-- RECORDS TO USE follows --
File: src/ttm_pkg.sv
// ttm_pkg: register map, field positions, reset values and carrier types for the throttle pin monitor
// assumes a 125 MHz bus clock from which the 100 kHz tick is derived
package ttm_pkg;

  // register byte offsets
  localparam logic [4:0] OFF_CUMULATIVE = 5'h00;
  localparam logic [4:0] OFF_DUTY_COUNT = 5'h04;
  localparam logic [4:0] OFF_PERIOD     = 5'h08;
  localparam logic [4:0] OFF_CTRL       = 5'h0c;
  localparam logic [4:0] OFF_ASSERT_CNT = 5'h10;
  localparam logic [4:0] OFF_LIMIT      = 5'h14;
  localparam logic [4:0] OFF_IRQ_STATUS = 5'h18;
  localparam logic [4:0] OFF_IRQ_MASK   = 5'h1c;

  // control/status field positions
  localparam int BIT_PERIOD_DONE = 11;
  localparam int BIT_LONG_ASSERT = 10;
  localparam int BIT_FILTER_ON   = 5;
  localparam int BIT_SOFT_CLEAR  = 4;
  localparam int BIT_PERIOD_IRQ  = 3;
  localparam int BIT_ASSERT_IRQ  = 2;
  localparam int BIT_PIN_MIRROR  = 1;
  localparam int BIT_MONITOR_ON  = 0;

  // interrupt status/mask layout
  localparam int IRQ_PERIOD = 0;
  localparam int IRQ_ASSERT = 1;

  // reset values
  localparam logic [15:0] CTRL_RESET      = 16'h0002;
  localparam logic [23:0] COUNT24_RESET   = 24'h00_0000;
  localparam logic [15:0] COUNT16_RESET   = 16'h0000;
  localparam logic [15:0] COUNT16_MAX     = 16'hffff;
  localparam logic [1:0]  IRQ_RESET       = 2'h0;

  // tick and filter timing
  localparam int CLK_HZ          = 125_000_000;
  localparam int TICK_HZ         = 100_000;
  localparam int TICK_CYCLES     = CLK_HZ / TICK_HZ;
  localparam int FILTER_TICKS    = 3;
  localparam int MIN_ACTIVE_TICKS = 50;

  // AXI responses
  localparam logic [1:0] RESP_OKAY   = 2'b00;
  localparam logic [1:0] RESP_SLVERR = 2'b10;

  // one AXI4-Lite request carrier
  typedef struct packed {
    logic [31:0] addr;
    logic [31:0] data;
    logic [3:0]  strb;
  } ttm_wreq_type;

endpackage : ttm_pkg

File: src/ttm_monitor.sv
// ttm_monitor: active-low throttle pin monitor with AXI4-Lite register slave and one level interrupt
// assumes throttle_in_n is asynchronous to aclk; aresetn is the sleep-domain reset
//
// Chosen here: the AXI4-Lite register port.
`timescale 1ns/1ps

// Functional notes
// period_done_flag sets on period counter one-to-zero; write-one clears, reset clears
// long_assert_flag sets while assertion counter meets or exceeds limit
// write-one clears long_assert_flag only when counter is below limit; the code also clears it while monitor_on is zero
// optional filter drops pin pulses under three ticks before counters sample
// block_soft_clear write-one resets whole monitor and self-clears; code leaves pin_sync, pin_level, hold_bytes and bus logic to aresetn
// period interrupt raised only when period_done_flag set and its enable set
// assertion interrupt raised only when long_assert_flag set and its enable set
// pin_level_mirror follows pin while monitor_on, holds otherwise, resets to one
// monitor_on zero freezes all counters and status; registers stay readable
// byte-zero read latches upper bytes; narrow reads of them return held copy
// 16-bit assertion counter counts ticks while pin low, zero while high
// assertion counter saturates at all ones
// limit of zero disables the compare
// period counter reaches zero: copy active count, clear it, flag, reload
// active counter counts low ticks; runs of fifty ticks or fewer discarded
// period zero disables duty measurement; period write clears active counts
// interrupt output is a level held while an enabled flag stays set; the code also gates it with irq_mask and the sticky irq_status bit
module ttm_monitor (
  input  wire logic        aclk,
  input  wire logic        aresetn,
  input  wire logic        throttle_in_n,
  input  wire logic [31:0] s_axi_awaddr,
  input  wire logic        s_axi_awvalid,
  output logic             s_axi_awready,
  input  wire logic [31:0] s_axi_wdata,
  input  wire logic [3:0]  s_axi_wstrb,
  input  wire logic        s_axi_wvalid,
  output logic             s_axi_wready,
  output logic [1:0]       s_axi_bresp,
  output logic             s_axi_bvalid,
  input  wire logic        s_axi_bready,
  input  wire logic [31:0] s_axi_araddr,
  input  wire logic        s_axi_arvalid,
  output logic             s_axi_arready,
  output logic [31:0]      s_axi_rdata,
  output logic [1:0]       s_axi_rresp,
  output logic             s_axi_rvalid,
  input  wire logic        s_axi_rready,
  output logic             irq
);

  // pin synchroniser: three stages, change accepted when stages two and three agree
  logic [2:0]  pin_sync;
  logic        pin_level;
  logic [15:0] tick_cnt;
  logic        tick;

  // registers
  logic        monitor_on, glitch_filter_on, period_irq_en, assert_irq_en;
  logic        period_done_flag, long_assert_flag, pin_level_mirror;
  logic [23:0] cumulative, duty_count, period_reg, period_cnt, run_cnt;
  logic [15:0] assert_cnt, limit_reg;
  logic [1:0]  irq_status, irq_mask;
  logic [23:0] hold_bytes;
  logic [1:0]  filt_cnt;
  logic        filt_level;

  // write channel capture so address and data may come in either order
  ttm_pkg::ttm_wreq_type wreq;
  logic        aw_have, w_have;
  logic [31:0] next_rdata;
  logic [1:0]  next_rresp;

  wire soft_clear;
  wire do_write   = aw_have && w_have && !s_axi_bvalid;
  wire [4:0] waddr = wreq.addr[4:0];
  wire w_mapped   = waddr <= ttm_pkg::OFF_IRQ_MASK && wreq.addr[31:5] == 27'h0 && waddr[1:0] == 2'b00;
  // a refused write must not alias onto a mapped register through its low address bits
  wire wr_ok      = do_write && w_mapped;
  wire wr_ctrl    = wr_ok && waddr == ttm_pkg::OFF_CTRL;
  wire wr_period  = wr_ok && waddr == ttm_pkg::OFF_PERIOD && wreq.strb != 4'h0;
  wire wr_limit   = wr_ok && waddr == ttm_pkg::OFF_LIMIT;
  wire wr_status  = wr_ok && waddr == ttm_pkg::OFF_IRQ_STATUS;
  wire wr_mask    = wr_ok && waddr == ttm_pkg::OFF_IRQ_MASK;
  wire ctrl_lo    = wreq.strb[0];
  wire ctrl_hi    = wreq.strb[1];
  wire [31:0] wd  = wreq.data;

  // the soft clear is a combinational one-cycle decode of the captured write, ORed into the synchronous rst
  // self-clearing soft clear when written with one
  assign soft_clear = wr_ctrl && ctrl_lo && wd[ttm_pkg::BIT_SOFT_CLEAR];
  wire rst = !aresetn || soft_clear;

  // stable pin: only stages two and three are compared, stage one feeds stage two alone
  always_ff @(posedge aclk)
  begin
    if (!aresetn)
      pin_sync <= 3'h7;
    else
      pin_sync <= {pin_sync[1:0], throttle_in_n};
  end

  always_ff @(posedge aclk)
  begin
    if (!aresetn)
      pin_level <= 1'b1;
    else if (pin_sync[2] == pin_sync[1])
      pin_level <= pin_sync[2];
  end

  // 100 kHz tick; stops while the monitor is off, standing in for gated clocks
  // tick halted while monitor off
  wire tick_run = monitor_on;
  assign tick = tick_run && tick_cnt == 16'(ttm_pkg::TICK_CYCLES - 1);
  always_ff @(posedge aclk)
  begin
    if (rst || !tick_run || tick)
      tick_cnt <= 16'h0000;
    else
      tick_cnt <= tick_cnt + 16'h0001;
  end

  // glitch filter: level must persist three ticks; sampling phase can shorten that by up to one
  // drop pulses shorter than three ticks
  wire filt_diff = pin_level != filt_level;
  always_ff @(posedge aclk)
  begin
    if (rst)
    begin
      filt_cnt   <= 2'h0;
      filt_level <= 1'b1;
    end
    else if (tick)
    begin
      filt_cnt <= filt_diff ? filt_cnt + 2'h1 : 2'h0;
      if (filt_diff && filt_cnt == 2'(ttm_pkg::FILTER_TICKS - 1))
      begin
        filt_level <= pin_level;
        filt_cnt   <= 2'h0;
      end
    end
  end
  wire active_low = glitch_filter_on ? !filt_level : !pin_level;

  // assertion counter
  // count while low, forced to zero while high; R12: saturate
  always_ff @(posedge aclk)
  begin
    if (rst)
      assert_cnt <= ttm_pkg::COUNT16_RESET;
    else if (tick)
      assert_cnt <= !active_low ? ttm_pkg::COUNT16_RESET :
                    (assert_cnt == ttm_pkg::COUNT16_MAX) ? assert_cnt : assert_cnt + 16'h0001;
  end

  // limit compare, held off when the limit is zero
  // meet-or-exceed; R13: zero limit disables
  wire limit_hit = limit_reg != 16'h0000 && assert_cnt >= limit_reg;

  // duty-cycle counters; a run counts into run_cnt and only credits once past fifty ticks
  wire duty_on = monitor_on && period_reg != ttm_pkg::COUNT24_RESET;
  wire period_end = duty_on && tick && period_cnt == 24'h00_0001;
  wire run_valid  = run_cnt > 24'(ttm_pkg::MIN_ACTIVE_TICKS);
  // credit a run of more than fifty ticks, discard shorter runs
  wire [23:0] credit = (!active_low && run_valid) ? run_cnt : 24'h00_0000;
  always_ff @(posedge aclk)
  begin
    // period write or zero period clears active counts
    if (rst || wr_period || !duty_on && monitor_on)
    begin
      run_cnt    <= ttm_pkg::COUNT24_RESET;
      cumulative <= ttm_pkg::COUNT24_RESET;
      period_cnt <= wr_period ? wd[23:0] : period_reg;
    end
    else if (tick)
    begin
      run_cnt    <= active_low ? run_cnt + 24'h00_0001 : ttm_pkg::COUNT24_RESET;
      // at zero copy, clear, reload
      if (period_end)
      begin
        cumulative <= ttm_pkg::COUNT24_RESET;
        period_cnt <= period_reg;
      end
      else
      begin
        cumulative <= cumulative + credit;
        period_cnt <= period_cnt - 24'h00_0001;
      end
    end
  end

  always_ff @(posedge aclk)
  begin
    if (rst)
      duty_count <= ttm_pkg::COUNT24_RESET;
    else if (period_end)
      duty_count <= cumulative + credit;
  end

  // control fields and sticky flags; a hardware set beats a same-cycle software clear
  // flags set and mirror follows the pin only while monitor on; write-one clears of the flags act at any time
  always_ff @(posedge aclk)
  begin
    if (rst)
    begin
      {monitor_on, glitch_filter_on, period_irq_en, assert_irq_en} <= 4'h0;
      period_done_flag <= 1'b0;
      long_assert_flag <= 1'b0;
      pin_level_mirror <= ttm_pkg::CTRL_RESET[ttm_pkg::BIT_PIN_MIRROR];
      period_reg       <= ttm_pkg::COUNT24_RESET;
      limit_reg        <= ttm_pkg::COUNT16_RESET;
    end
    else
    begin
      if (wr_ctrl && ctrl_lo)
      begin
        monitor_on       <= wd[ttm_pkg::BIT_MONITOR_ON];
        glitch_filter_on <= wd[ttm_pkg::BIT_FILTER_ON];
        period_irq_en    <= wd[ttm_pkg::BIT_PERIOD_IRQ];
        assert_irq_en    <= wd[ttm_pkg::BIT_ASSERT_IRQ];
      end
      if (wr_period)
        period_reg <= wd[23:0];
      if (wr_limit)
        limit_reg <= wd[15:0];
      // mirror follows pin while enabled
      if (monitor_on)
        pin_level_mirror <= pin_level;
      // set on period end, write-one clear
      if (period_end)
        period_done_flag <= 1'b1;
      else if (wr_ctrl && ctrl_hi && wd[ttm_pkg::BIT_PERIOD_DONE])
        period_done_flag <= 1'b0;
      // clear only once the limit is no longer met or the monitor is off
      if (monitor_on && limit_hit)
        long_assert_flag <= 1'b1;
      else if (wr_ctrl && ctrl_hi && wd[ttm_pkg::BIT_LONG_ASSERT])
        long_assert_flag <= 1'b0;
    end
  end

  // interrupt status: sticky on each period end and on the assertion flag's rise, write-one clear, set wins
  wire [1:0] irq_event;
  assign irq_event[ttm_pkg::IRQ_PERIOD] = period_end;
  assign irq_event[ttm_pkg::IRQ_ASSERT] = monitor_on && limit_hit && !long_assert_flag;
  always_ff @(posedge aclk)
  begin
    if (rst)
    begin
      irq_status <= ttm_pkg::IRQ_RESET;
      irq_mask   <= ttm_pkg::IRQ_RESET;
    end
    else
    begin
      irq_status <= irq_event | (irq_status & ~((wr_status && ctrl_lo) ? wd[1:0] : 2'h0));
      if (wr_mask && ctrl_lo)
        irq_mask <= wd[1:0];
    end
  end

  // period interrupt gated by its enable; R7: assertion interrupt gated likewise
  // level output while an enabled flag, its irq_mask bit and its irq_status bit all stay set
  wire period_irq = period_done_flag && period_irq_en && irq_mask[ttm_pkg::IRQ_PERIOD];
  wire assert_irq = long_assert_flag && assert_irq_en && irq_mask[ttm_pkg::IRQ_ASSERT];
  assign irq = (period_irq && irq_status[ttm_pkg::IRQ_PERIOD])
            || (assert_irq && irq_status[ttm_pkg::IRQ_ASSERT]);

  // write channel: accept address and data independently, answer once both are in
  assign s_axi_awready = !aw_have;
  assign s_axi_wready  = !w_have;
  always_ff @(posedge aclk)
  begin
    if (!aresetn)
    begin
      aw_have      <= 1'b0;
      w_have       <= 1'b0;
      wreq         <= '0;
      s_axi_bvalid <= 1'b0;
      s_axi_bresp  <= ttm_pkg::RESP_OKAY;
    end
    else
    begin
      if (s_axi_awvalid && !aw_have)
      begin
        aw_have   <= 1'b1;
        wreq.addr <= s_axi_awaddr;
      end
      if (s_axi_wvalid && !w_have)
      begin
        w_have    <= 1'b1;
        wreq.data <= s_axi_wdata;
        wreq.strb <= s_axi_wstrb;
      end
      if (do_write)
      begin
        s_axi_bvalid <= 1'b1;
        s_axi_bresp  <= w_mapped ? ttm_pkg::RESP_OKAY : ttm_pkg::RESP_SLVERR;
        aw_have      <= 1'b0;
        w_have       <= 1'b0;
      end
      else if (s_axi_bready)
        s_axi_bvalid <= 1'b0;
    end
  end

  // read decode; narrow reads are told apart by address low bits since AXI4-Lite has no size
  // byte-zero read (address offset 0) latches upper bytes, offset 1..3 reads use the copy
  wire [4:0] raddr  = {s_axi_araddr[4:2], 2'b00};
  wire [1:0] rlane  = s_axi_araddr[1:0];
  wire r_mapped     = raddr <= ttm_pkg::OFF_IRQ_MASK && s_axi_araddr[31:5] == 27'h0;
  wire is_latched   = raddr == ttm_pkg::OFF_CUMULATIVE || raddr == ttm_pkg::OFF_DUTY_COUNT
                   || raddr == ttm_pkg::OFF_ASSERT_CNT;
  wire [31:0] ctrl_word = {20'h0_0000, period_done_flag, long_assert_flag, 4'h0, glitch_filter_on, 1'b0,
                           period_irq_en, assert_irq_en, pin_level_mirror, monitor_on};
  logic [31:0] live;
  always_comb
  begin
    unique case (raddr)
      ttm_pkg::OFF_CUMULATIVE: live = {8'h00, cumulative};
      ttm_pkg::OFF_DUTY_COUNT: live = {8'h00, duty_count};
      ttm_pkg::OFF_PERIOD:     live = {8'h00, period_reg};
      ttm_pkg::OFF_CTRL:       live = ctrl_word;
      ttm_pkg::OFF_ASSERT_CNT: live = {16'h0000, assert_cnt};
      ttm_pkg::OFF_LIMIT:      live = {16'h0000, limit_reg};
      ttm_pkg::OFF_IRQ_STATUS: live = {30'h0, irq_status};
      ttm_pkg::OFF_IRQ_MASK:   live = {30'h0, irq_mask};
      default:                 live = 32'h0000_0000;
    endcase
    next_rresp = r_mapped ? ttm_pkg::RESP_OKAY : ttm_pkg::RESP_SLVERR;
    next_rdata = (is_latched && rlane != 2'b00) ? {hold_bytes, 8'h00} : live;
  end

  // read channel: one outstanding read, answered the cycle after it is taken
  assign s_axi_arready = !s_axi_rvalid;
  always_ff @(posedge aclk)
  begin
    if (!aresetn)
    begin
      s_axi_rvalid <= 1'b0;
      s_axi_rdata  <= 32'h0000_0000;
      s_axi_rresp  <= ttm_pkg::RESP_OKAY;
      hold_bytes   <= ttm_pkg::COUNT24_RESET;
    end
    else if (s_axi_arvalid && !s_axi_rvalid)
    begin
      s_axi_rvalid <= 1'b1;
      s_axi_rdata  <= r_mapped ? next_rdata : 32'h0000_0000;
      s_axi_rresp  <= next_rresp;
      if (is_latched && rlane == 2'b00)
        hold_bytes <= live[31:8];
    end
    else if (s_axi_rready)
      s_axi_rvalid <= 1'b0;
  end

endmodule // ttm_monitor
-- RECORDS TO USE concluded --
**THE TASK**
Beginning with the first line of the listing above, print each line exactly until you have printed the line that contains "localparam int BIT_PERIOD_IRQ".

**EXERCISE ANSWER**
File: src/ttm_pkg.sv
// ttm_pkg: register map, field positions, reset values and carrier types for the throttle pin monitor
// assumes a 125 MHz bus clock from which the 100 kHz tick is derived
package ttm_pkg;

  // register byte offsets
  localparam logic [4:0] OFF_CUMULATIVE = 5'h00;
  localparam logic [4:0] OFF_DUTY_COUNT = 5'h04;
  localparam logic [4:0] OFF_PERIOD     = 5'h08;
  localparam logic [4:0] OFF_CTRL       = 5'h0c;
  localparam logic [4:0] OFF_ASSERT_CNT = 5'h10;
  localparam logic [4:0] OFF_LIMIT      = 5'h14;
  localparam logic [4:0] OFF_IRQ_STATUS = 5'h18;
  localparam logic [4:0] OFF_IRQ_MASK   = 5'h1c;

  // control/status field positions
  localparam int BIT_PERIOD_DONE = 11;
  localparam int BIT_LONG_ASSERT = 10;
  localparam int BIT_FILTER_ON   = 5;
  localparam int BIT_SOFT_CLEAR  = 4;
  localparam int BIT_PERIOD_IRQ  = 3;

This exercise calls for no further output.